Mrs. Ackerman prevailed over two finalists from California for the position, which offers a salary of $175,000. She makes $165,000 a year as head of the District's 77,000-student school system.

Salary negotiations for the San Francisco post have begun, and the school board hopes to vote on a contract at its meeting Tuesday.

Mrs. Ackerman was deputy superintendent for instruction in Seattle before coming to the District two years ago. Since then, she has made progress in improving standards for students and teachers, her supporters say.

"We do not want her to leave," said Barbara Bullock, president of the Washington Teachers Union.

"She is the first superintendent I have ever worked with here who knows about instruction. She has managed to start getting this system back on track."

Urban League President Maudine Cooper agreed. "She was the best hope for the resurrection of this dysfunctional system," said Mrs. Cooper, a former member of the control board's advisory education board of trustees.

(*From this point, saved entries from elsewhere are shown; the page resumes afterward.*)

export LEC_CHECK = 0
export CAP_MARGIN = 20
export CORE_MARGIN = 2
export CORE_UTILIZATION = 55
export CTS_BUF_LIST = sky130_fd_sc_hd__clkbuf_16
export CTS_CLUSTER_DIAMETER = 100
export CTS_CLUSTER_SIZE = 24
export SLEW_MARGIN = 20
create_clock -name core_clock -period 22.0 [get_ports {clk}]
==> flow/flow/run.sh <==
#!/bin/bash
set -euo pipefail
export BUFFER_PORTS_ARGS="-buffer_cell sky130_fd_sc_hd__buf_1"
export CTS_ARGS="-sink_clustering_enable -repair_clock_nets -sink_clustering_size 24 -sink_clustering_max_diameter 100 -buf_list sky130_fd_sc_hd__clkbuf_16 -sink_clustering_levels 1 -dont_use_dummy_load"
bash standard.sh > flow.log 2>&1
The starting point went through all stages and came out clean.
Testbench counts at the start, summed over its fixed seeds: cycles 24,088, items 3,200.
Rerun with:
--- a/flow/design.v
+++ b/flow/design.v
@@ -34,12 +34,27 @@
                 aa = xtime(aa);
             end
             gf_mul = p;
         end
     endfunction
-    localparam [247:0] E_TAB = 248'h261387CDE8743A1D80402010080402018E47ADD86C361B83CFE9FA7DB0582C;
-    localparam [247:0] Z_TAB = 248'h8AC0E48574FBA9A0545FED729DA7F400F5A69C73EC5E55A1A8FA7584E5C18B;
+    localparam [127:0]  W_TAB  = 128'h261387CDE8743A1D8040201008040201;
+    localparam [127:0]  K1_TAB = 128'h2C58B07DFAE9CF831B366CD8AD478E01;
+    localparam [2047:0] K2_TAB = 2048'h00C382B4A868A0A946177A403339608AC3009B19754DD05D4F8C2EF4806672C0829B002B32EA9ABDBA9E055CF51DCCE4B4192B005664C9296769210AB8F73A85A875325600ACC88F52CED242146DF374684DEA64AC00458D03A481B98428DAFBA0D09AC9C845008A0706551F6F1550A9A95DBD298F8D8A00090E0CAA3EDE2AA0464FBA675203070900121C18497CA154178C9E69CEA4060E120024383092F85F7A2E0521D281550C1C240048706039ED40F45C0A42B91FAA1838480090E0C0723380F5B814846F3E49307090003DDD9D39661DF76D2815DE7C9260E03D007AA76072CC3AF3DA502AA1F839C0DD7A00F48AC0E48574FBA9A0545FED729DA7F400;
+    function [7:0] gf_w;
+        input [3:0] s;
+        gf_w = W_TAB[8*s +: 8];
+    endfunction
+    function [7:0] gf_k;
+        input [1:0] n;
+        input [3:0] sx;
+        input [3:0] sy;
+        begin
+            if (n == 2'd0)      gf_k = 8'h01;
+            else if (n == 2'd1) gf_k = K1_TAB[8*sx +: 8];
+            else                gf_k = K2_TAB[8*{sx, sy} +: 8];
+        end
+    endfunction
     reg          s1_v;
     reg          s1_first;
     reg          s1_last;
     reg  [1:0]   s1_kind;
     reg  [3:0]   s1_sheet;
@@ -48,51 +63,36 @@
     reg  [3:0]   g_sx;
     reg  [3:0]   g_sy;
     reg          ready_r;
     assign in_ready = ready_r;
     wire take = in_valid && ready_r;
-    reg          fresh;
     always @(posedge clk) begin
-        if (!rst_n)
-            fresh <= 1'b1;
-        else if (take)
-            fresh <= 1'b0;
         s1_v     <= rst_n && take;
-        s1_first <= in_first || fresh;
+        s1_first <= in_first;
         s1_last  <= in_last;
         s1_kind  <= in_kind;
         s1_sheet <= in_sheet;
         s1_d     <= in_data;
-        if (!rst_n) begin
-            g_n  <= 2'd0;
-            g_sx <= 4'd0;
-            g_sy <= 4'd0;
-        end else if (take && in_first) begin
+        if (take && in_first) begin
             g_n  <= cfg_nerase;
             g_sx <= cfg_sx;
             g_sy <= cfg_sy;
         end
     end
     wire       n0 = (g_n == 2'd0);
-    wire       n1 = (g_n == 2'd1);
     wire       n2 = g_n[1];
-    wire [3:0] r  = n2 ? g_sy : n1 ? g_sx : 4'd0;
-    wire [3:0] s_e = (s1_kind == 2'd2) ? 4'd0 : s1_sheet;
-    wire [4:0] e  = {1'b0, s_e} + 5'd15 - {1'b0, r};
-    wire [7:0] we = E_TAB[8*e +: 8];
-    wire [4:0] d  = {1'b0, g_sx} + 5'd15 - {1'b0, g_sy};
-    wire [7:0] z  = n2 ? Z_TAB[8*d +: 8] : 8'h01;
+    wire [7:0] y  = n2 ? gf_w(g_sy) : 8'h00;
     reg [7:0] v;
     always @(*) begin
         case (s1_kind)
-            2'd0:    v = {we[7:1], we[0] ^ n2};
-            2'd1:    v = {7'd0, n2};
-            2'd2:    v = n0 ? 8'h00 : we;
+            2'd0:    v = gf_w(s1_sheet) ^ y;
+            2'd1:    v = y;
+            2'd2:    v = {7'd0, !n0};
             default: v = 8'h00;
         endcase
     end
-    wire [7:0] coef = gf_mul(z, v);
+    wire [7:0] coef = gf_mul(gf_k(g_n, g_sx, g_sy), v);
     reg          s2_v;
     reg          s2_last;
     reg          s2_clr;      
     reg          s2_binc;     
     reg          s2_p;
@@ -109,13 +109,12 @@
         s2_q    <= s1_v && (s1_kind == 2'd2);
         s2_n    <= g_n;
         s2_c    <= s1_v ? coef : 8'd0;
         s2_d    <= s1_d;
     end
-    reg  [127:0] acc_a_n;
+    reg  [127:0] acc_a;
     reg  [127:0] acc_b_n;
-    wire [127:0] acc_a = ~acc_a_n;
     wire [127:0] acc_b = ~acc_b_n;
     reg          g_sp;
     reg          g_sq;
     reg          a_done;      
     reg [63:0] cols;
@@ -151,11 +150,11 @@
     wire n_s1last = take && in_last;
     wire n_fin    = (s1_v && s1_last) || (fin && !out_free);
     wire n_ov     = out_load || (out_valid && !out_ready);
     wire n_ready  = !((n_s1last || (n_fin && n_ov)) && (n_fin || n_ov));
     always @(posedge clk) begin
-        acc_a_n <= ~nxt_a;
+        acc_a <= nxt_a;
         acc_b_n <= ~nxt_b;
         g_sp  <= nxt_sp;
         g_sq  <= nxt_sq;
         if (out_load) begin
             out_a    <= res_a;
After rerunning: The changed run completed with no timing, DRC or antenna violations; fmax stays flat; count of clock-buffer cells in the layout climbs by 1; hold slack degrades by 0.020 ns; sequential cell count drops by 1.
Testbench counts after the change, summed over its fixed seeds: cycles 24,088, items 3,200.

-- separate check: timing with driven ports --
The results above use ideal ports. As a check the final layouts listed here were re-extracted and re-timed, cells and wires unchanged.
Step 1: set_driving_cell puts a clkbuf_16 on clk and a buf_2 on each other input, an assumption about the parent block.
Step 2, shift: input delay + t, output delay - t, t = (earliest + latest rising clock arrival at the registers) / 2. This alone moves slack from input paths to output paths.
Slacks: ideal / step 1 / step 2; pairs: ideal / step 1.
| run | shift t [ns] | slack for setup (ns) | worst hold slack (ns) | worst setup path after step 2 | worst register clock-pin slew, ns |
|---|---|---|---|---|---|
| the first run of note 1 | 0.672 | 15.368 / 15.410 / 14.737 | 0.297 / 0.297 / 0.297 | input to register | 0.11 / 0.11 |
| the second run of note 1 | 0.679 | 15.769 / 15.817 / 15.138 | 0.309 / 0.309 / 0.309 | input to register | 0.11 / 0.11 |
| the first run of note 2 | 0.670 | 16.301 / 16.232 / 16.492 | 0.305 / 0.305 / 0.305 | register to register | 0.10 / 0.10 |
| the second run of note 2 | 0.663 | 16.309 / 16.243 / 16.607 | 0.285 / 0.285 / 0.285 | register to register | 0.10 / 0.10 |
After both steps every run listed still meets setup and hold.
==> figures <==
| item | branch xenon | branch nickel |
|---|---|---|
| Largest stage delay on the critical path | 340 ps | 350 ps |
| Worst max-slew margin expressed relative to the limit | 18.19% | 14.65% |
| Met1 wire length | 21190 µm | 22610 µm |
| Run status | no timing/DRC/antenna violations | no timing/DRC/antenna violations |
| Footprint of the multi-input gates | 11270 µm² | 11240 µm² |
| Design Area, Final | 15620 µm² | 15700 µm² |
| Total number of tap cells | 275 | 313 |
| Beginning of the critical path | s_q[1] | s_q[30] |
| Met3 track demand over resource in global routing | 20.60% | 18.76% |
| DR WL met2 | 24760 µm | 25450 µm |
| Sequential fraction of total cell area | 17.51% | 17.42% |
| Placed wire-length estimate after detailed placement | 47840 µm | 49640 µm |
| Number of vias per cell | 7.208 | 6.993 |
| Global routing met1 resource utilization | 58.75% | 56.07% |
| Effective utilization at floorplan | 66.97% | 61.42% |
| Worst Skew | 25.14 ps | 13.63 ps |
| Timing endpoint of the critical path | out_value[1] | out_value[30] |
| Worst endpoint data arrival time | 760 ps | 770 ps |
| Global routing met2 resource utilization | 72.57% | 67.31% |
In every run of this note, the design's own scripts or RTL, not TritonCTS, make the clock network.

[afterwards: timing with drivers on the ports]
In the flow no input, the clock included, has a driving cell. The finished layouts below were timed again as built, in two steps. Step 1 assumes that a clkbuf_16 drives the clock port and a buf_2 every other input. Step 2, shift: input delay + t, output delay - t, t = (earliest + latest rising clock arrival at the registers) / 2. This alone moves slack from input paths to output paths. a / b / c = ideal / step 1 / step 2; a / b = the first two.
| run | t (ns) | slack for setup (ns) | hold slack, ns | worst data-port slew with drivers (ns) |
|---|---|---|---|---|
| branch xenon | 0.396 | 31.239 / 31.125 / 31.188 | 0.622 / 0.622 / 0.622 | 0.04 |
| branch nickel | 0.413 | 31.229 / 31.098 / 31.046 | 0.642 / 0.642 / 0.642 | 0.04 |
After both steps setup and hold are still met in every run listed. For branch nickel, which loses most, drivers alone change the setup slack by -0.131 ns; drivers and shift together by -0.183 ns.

"She was just what we needed. We deserve what we get," she said.

Mrs. Ackerman's supporters have expressed fear that reforms she started may just "fall by the wayside."

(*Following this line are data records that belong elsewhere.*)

Context: an optimization exercise on an open-source flow, tuned for small area, a short achievable clock period and few clock cycles. The choices shown serve that exercise and are no tape-out recipe.
Only simulation tests tie the RTL to the original design; equivalence was not proved.

Setup of north:
==> flow/design.v (excerpt) <==
module srv_lead_loop (
    input  wire               clk,
    input  wire               rst,         
    input  wire               start,
    input  wire               clear,
    input  wire signed [15:0] sa,
    input  wire signed [15:0] sb,
    input  wire signed [15:0] sc,
    input  wire signed [15:0] sd,
    input  wire        [23:0] gray,
    input  wire        [23:0] tgt_trk,
    input  wire signed [15:0] tgt_ofs,
    input  wire signed [17:0] ml,
    input  wire signed [15:0] ff,
    input  wire signed [15:0] inj,
    input  wire        [17:0] amin,
    input  wire        [3:0]  gs,
    input  wire        [23:0] intlim,
    input  wire signed [15:0] kds,
    output reg         [5:0]  tbl_addr,
    input  wire        [47:0] tbl_rdata,
    output reg                done,
    output reg                fail,
    output wire signed [15:0] pes,
    output wire signed [48:0] pos,
    output reg  signed [24:0] err,
    output reg  signed [24:0] integ,
    output wire signed [15:0] u
);
    localparam S_IDLE = 4'd0, S_AMP = 4'd1, S_DIV = 4'd2, S_E1 = 4'd3,
               S_MEM  = 4'd4, S_LO  = 4'd5, S_HI  = 4'd6, S_INT = 4'd7,
               S_PROD = 4'd8, S_FIN = 4'd9;
    reg [3:0] state;
    reg [2:0] cnt;
    reg       first;                  
    reg [15:0] pes_r;
    reg [23:0] y_r;                   
    reg        m1_r;                  
    reg        b48_r;                 
    reg [15:0] u_r;
    reg [3:0]  bhi_r;                 
    assign pes = pes_r;
    assign u   = u_r;
    assign pos = {b48_r, {8{m1_r}}, y_r, pes_r};
    reg [17:0] rem;                   
    reg [17:0] amp_r;                 
    reg        qz, neg, mism, gz, failr;
    reg [3:0]  gs_r;
    reg [8:0]  ac;                    
    reg [25:0] de_r;                  
    reg [11:0] f_r;                   
    reg [1:0]  nc;                    
    reg        top;
    reg [5:0]  a0_r;
    reg [16:0] g0, g1, g2;
    reg [26:0] acc0, acc1, acc2;
    reg [1:0]  ext0, ext1, ext2;
    wire [23:0] bin;
    srv_g2b #(24) u_g2b (.g(gray), .b(bin));
    wire [16:0] n17, q17;
    wire        nco, qco;
    srv_bkadd #(17) u_n (.a({sa[15], sa}), .b(~{sc[15], sc}), .ci(1'b1), .s(n17), .co(nco));
    srv_bkadd #(17) u_q (.a({sb[15], sb}), .b(~{sd[15], sd}), .ci(1'b1), .s(q17), .co(qco));
    wire        sn = rem[17], sq = amp_r[17];
  ...
For scale: ~5700 cells after synthesis, roughly 360 flip-flops, roughly 46000 um2 of cells after synthesis.
==> flow/config.mk <==
export PLATFORM = sky130hd
export DESIGN_NAME = srv_lead_loop
export DESIGN_NICKNAME = srv_lead_loop
export VERILOG_FILES = /design/flow/design.v
export SDC_FILE = /design/flow/constraint.sdc
export NUM_CORES = 4
export LEC_CHECK = 0
export ABC_AREA = 1
export CAP_MARGIN = 20
export CORE_MARGIN = 2
export CORE_UTILIZATION = 40
export SLEW_MARGIN = 20
==> flow/constraint.sdc <==
create_clock -name core_clock -period 20.0 [get_ports {clk}]
set_input_delay 4.0000 -clock core_clock [delete_from_list [all_inputs] [get_ports {clk}]]
set_output_delay 4.0000 -clock core_clock [all_outputs]
set_load 0.01 [all_outputs]
standard.sh (not shown) runs the stock make flow with config.mk's settings and CLKGATE_MAP_FILE= SYNTH_SCRIPT=/design/flow/synth_recipe.tcl, a recipe that flattens the netlist after the stock synthesis.
==> flow/flow/run.sh <==
#!/bin/bash
set -euo pipefail
export BUFFER_PORTS_ARGS="-buffer_cell sky130_fd_sc_hd__buf_1"
bash standard.sh > standard_flow.log 2>&1
Testbench counts of north, summed over its fixed seeds: cycles 37,708.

"There were many things parents were complaining about that the superintendent couldn't do much about," said Delabian Rice-Thurston, head of the advocacy group Parents United for D.C. Public Schools.

"But it has been amazing to see her emphasis on student performance. We are very disappointed that she may be gone before we get a chance to see her innovations work."

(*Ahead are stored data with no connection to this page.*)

What follows belongs to an exercise in optimizing a design on an open flow for small area; a production flow would make more cautious choices. In this exercise RTL edits were held to simulation tests only and were not proved equivalent to the original. Power and IR drop assume default switching activity.

==> flow/design.v (excerpt) <==
module scl_energy (
    input  wire        clk,
    input  wire        rst,               
    input  wire [31:0] cfg_up_thr,        
    input  wire [31:0] cfg_dn_thr,        
    input  wire [16:0] cfg_r_cable,       
    input  wire [8:0]  cfg_i_start,       
    input  wire        in_valid,
    output wire        in_ready,
    input  wire        in_tick,
    input  wire [31:0] in_v,
    input  wire [31:0] in_ih,
    input  wire [31:0] in_il,
    input  wire        in_ovr_v,
    input  wire        in_ovr_ih,
    input  wire        in_ovr_il,
    input  wire        in_lost_v,
    input  wire        in_lost_ih,
    input  wire        in_lost_il,
    output reg         out_valid,
    output wire [63:0] out_e_imp,
    output wire [63:0] out_e_exp,
    output wire [3:0]  out_flags,         
    output wire        out_dir,
    output wire        out_range_low,
    output wire        out_lock,
    output wire [15:0] out_range_sw
);
    localparam [1:0] M_IDLE = 2'd0, M_SMP = 2'd1, M_TK1 = 2'd2, M_TK2 = 2'd3;
    localparam [10:0] K_1599 = 11'd1599;
    localparam [11:0] K_1599X = {K_1599, 1'b0};    
    reg  [6:0]  ph;                  
    reg  [1:0]  md;                  
    wire        smp = (md == M_SMP);
    wire        tk1 = (md == M_TK1);
    wire        tk2 = (md == M_TK2);
    wire        last = (ph == 7'd99);
    reg  [99:0] ra;
    reg  [49:0] rb;
    reg  [24:0] rc;
    reg         z;                   
  ...
Settings: LEC_CHECK=0, ABC_AREA=1, CAP_MARGIN=0, CORE_MARGIN=2, CORE_UTILIZATION=70, SLEW_MARGIN=0; clock period 20.0 ns.
standard.sh (not shown) runs the stock make flow with config.mk's settings and CLKGATE_MAP_FILE= SYNTH_SCRIPT=/design/flow/synth_recipe.tcl, a recipe that flattens the netlist after the stock synthesis.
==> flow/flow/run.sh <==
#!/bin/bash
# The standard ORFS layout (standard.sh), with these changes passed to make:
#  - abc maps for area only (strash; dch; amap; topo): a copy of ORFS's
#    scripts folder with abc_area.script replaced (SCRIPTS_DIR);
#  - port buffers use the smallest buffer cell, sky130_fd_sc_hd__buf_1;
#  - clock tree synthesis uses clkbuf_4 in small clusters and no dummy loads.
# ORFS's whole output goes to standard.log here; its step logs stay in orfs/logs/.
set -euo pipefail
cp -r "$FLOW_HOME/scripts" scripts_area
cp flow/abc_area.script scripts_area/abc_area.script
export BUFFER_PORTS_ARGS="-buffer_cell sky130_fd_sc_hd__buf_1"
export CTS_ARGS="-sink_clustering_enable -repair_clock_nets -dont_use_dummy_load -buf_list sky130_fd_sc_hd__clkbuf_4 -sink_clustering_size 10 -sink_clustering_max_diameter 40"
sed "s|^make -C |make SCRIPTS_DIR=$PWD/scripts_area -C |" standard.sh > standard_area.sh
bash standard_area.sh > standard.log 2>&1
==> flow/flow/abc_area.script <==
strash
dch
amap
topo
==> next run, changes <==
--- a/flow/flow/run.sh
+++ b/flow/flow/run.sh
@@ -3 +3 @@
-#  - abc maps for area only (strash; dch; amap; topo): a copy of ORFS's
+#  - abc maps for area only (strash; dch; map -a; topo): a copy of ORFS's
@@ -4,0 +5 @@
+#  - one tie cell drives all constant outputs (SKIP_REPAIR_TIE_FANOUT);
@@ -10,0 +12 @@
+export SKIP_REPAIR_TIE_FANOUT=1
==> flow/flow/abc_area.script (replaced) <==
strash
dch
map -a
topo
The new run finished with timing, DRC and antenna clean.
Global-route usage increases by 0.27 points.
Die area increases by about 2.2%.
First-iteration DRC count goes up by 20%.
Hold slack degrades by 0.0053 ns.
Clock skew goes down by 0.014 ns.
Cell count rose by about 7%.
Context: an optimization exercise on an open-source flow, tuned for a short achievable clock period and few clock cycles per item. The choices shown serve that exercise and are no tape-out recipe. RTL that was checked went through simulation tests only; none was proved equivalent to the original. Only the layout flow was run in run 2; the RTL was not checked for function there.

## flow/design.v (module list and top-level ports; edited modules follow where they fit)
// module patina_lane: 787 lines
module patina_lane (
    input  wire               clk,
    input  wire               rst,
    input  wire        [17:0] clamp_c,
    input  wire               lin_bypass,
    input  wire signed [31:0] k1,
    input  wire signed [31:0] k2,
    input  wire signed [31:0] k3,
    input  wire               patina_en,
    input  wire signed [11:0] dp,
    input  wire         [2:0] es,
    input  wire         [2:0] eq,
    input  wire        [15:0] out_offset,
    input  wire               in_valid,
    output wire               in_ready,
    input  wire        [13:0] in_code,
    input  wire        [31:0] in_entry,
    output wire               out_valid,
    input  wire               out_ready,
    output wire        [15:0] out_pix,
    output wire               out_hi,
    output wire               out_lo,
    output wire               out_defect
);
  // ...
==> flow/flow/run.sh <==
#!/bin/bash
# Layout flow: the standard ORFS flow (standard.sh) with two changes:
#  - the port buffers are plain sky130_fd_sc_hd__buf_4 cells (every input
#    and output port still gets its buffer; buffer_ports would otherwise pick
#    a clkdlybuf4s50_1 delay cell);
#  - after placement, the flip-flops that drive the output port buffers are
#    upsized to sky130_fd_sc_hd__dfxtp_4 (same cell type, stronger drive)
#    and the placement is legalized again (flow/resize_out.tcl).
# Each step's full output goes to a log file of its own here.
set -euo pipefail
export BUFFER_PORTS_ARGS="-buffer_cell sky130_fd_sc_hd__buf_4"
bash standard.sh place > flow_place.log 2>&1
RES="orfs/results/$FLOW_PLATFORM/patina_lane/base" \
LIB="$FLOW_HOME/platforms/$FLOW_PLATFORM/lib/sky130_fd_sc_hd__tt_025C_1v80.lib" \
  openroad -no_init -exit flow/resize_out.tcl > flow_resize.log 2>&1
bash standard.sh > flow_finish.log 2>&1
==> flow/flow/resize_out.tcl <==
# Upsize the flip-flops that drive the output port buffers to dfxtp_4,
# then legalize the placement. Reads and rewrites 3_place.odb in $RES.
set res $::env(RES)
read_liberty $::env(LIB)
read_db $res/3_place.odb
read_sdc $res/3_place.sdc
source $::env(FLOW_HOME)/platforms/sky130hd/setRC.tcl
set n 0
foreach port [get_ports -filter "direction == output"] {
  set buf [get_cells -of_objects [get_pins -of_objects [get_nets [get_full_name $port]] -filter "direction == output"]]
  foreach ipin [get_pins -of_objects $buf -filter "direction == input"] {
    set drvpin [get_pins -of_objects [get_nets -of_objects $ipin] -filter "direction == output"]
    set ff [get_cells -of_objects $drvpin]
    set ref [get_property $ff ref_name]
    if {[string match "sky130_fd_sc_hd__dfxtp_*" $ref]} {
      replace_cell $ff sky130_fd_sc_hd__dfxtp_4
      incr n
    }
  }
}
puts "upsized $n output flip-flops"
set_placement_padding -global -left 0 -right 0
detailed_placement
check_placement
write_db $res/3_place.odb
==> flow/standard.sh <==
#!/bin/bash
# synth_recipe.tcl (not shown) runs the flow's synth.tcl, then flattens the netlist and writes it again
# the make line also repeats each setting of config.mk as NAME=value (left out here)
make -C /OpenROAD-flow-scripts/flow DESIGN_CONFIG=/design/flow/config.mk WORK_HOME=/design/flow/orfs CLKGATE_MAP_FILE= SYNTH_SCRIPT=/design/flow/synth_recipe.tcl "${@:-finish}"
==> flow/config.mk <==
export PLATFORM = sky130hd
export DESIGN_NAME = patina_lane
export DESIGN_NICKNAME = patina_lane
export VERILOG_FILES = /design/flow/design.v
export SDC_FILE = /design/flow/constraint.sdc
export NUM_CORES = 4
export LEC_CHECK = 0
export CAP_MARGIN = 20
export CORE_MARGIN = 2
export CORE_UTILIZATION = 40
export SLEW_MARGIN = 20
==> flow/constraint.sdc <==
create_clock -name core_clock -period 20.0 [get_ports {clk}]
set_input_delay 4.0000 -clock core_clock [delete_from_list [all_inputs] [get_ports {clk}]]
set_output_delay 4.0000 -clock core_clock [all_outputs]
set_load 0.01 [all_outputs]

Mrs. Ackerman's detractors say she often makes excuses and that they haven't seen concrete results in improved student achievement, spending or special-education busing.

But both groups say she faced an uphill struggle in her attempts to reform the troubled school system, exacerbated by a tangled leadership situation.

The convoluted sharing of power has led to a number of disputes among the superintendent and city officials, particularly over the procurement process, charter schools, the budget cycle and payroll.

"In the absence of a clear-cut governance situation, everybody is my boss," Mrs. Ackerman told The Washington Times last week.

"What else am I to do?"

The Board of Education has little power these days and there has been no resurrection for the financial control board's advisory education board of trustees after members resigned over a charter-school dispute.

Next month, Mrs. Ackerman may gain a new set of bosses after voters decide how their school board should look. Until then, the system can't begin to search for a replacement, said school officials.

Regardless, in an era of intense competition for superintendents, city officials would have a hard time attracting another schools chief quickly.

"I think it will be very hard to replace her," said Ms. Cooper. "But I don't see the city's leaders learning their lessons. As I said before, we deserve what we get."

• Clarence Williams contributed to this report.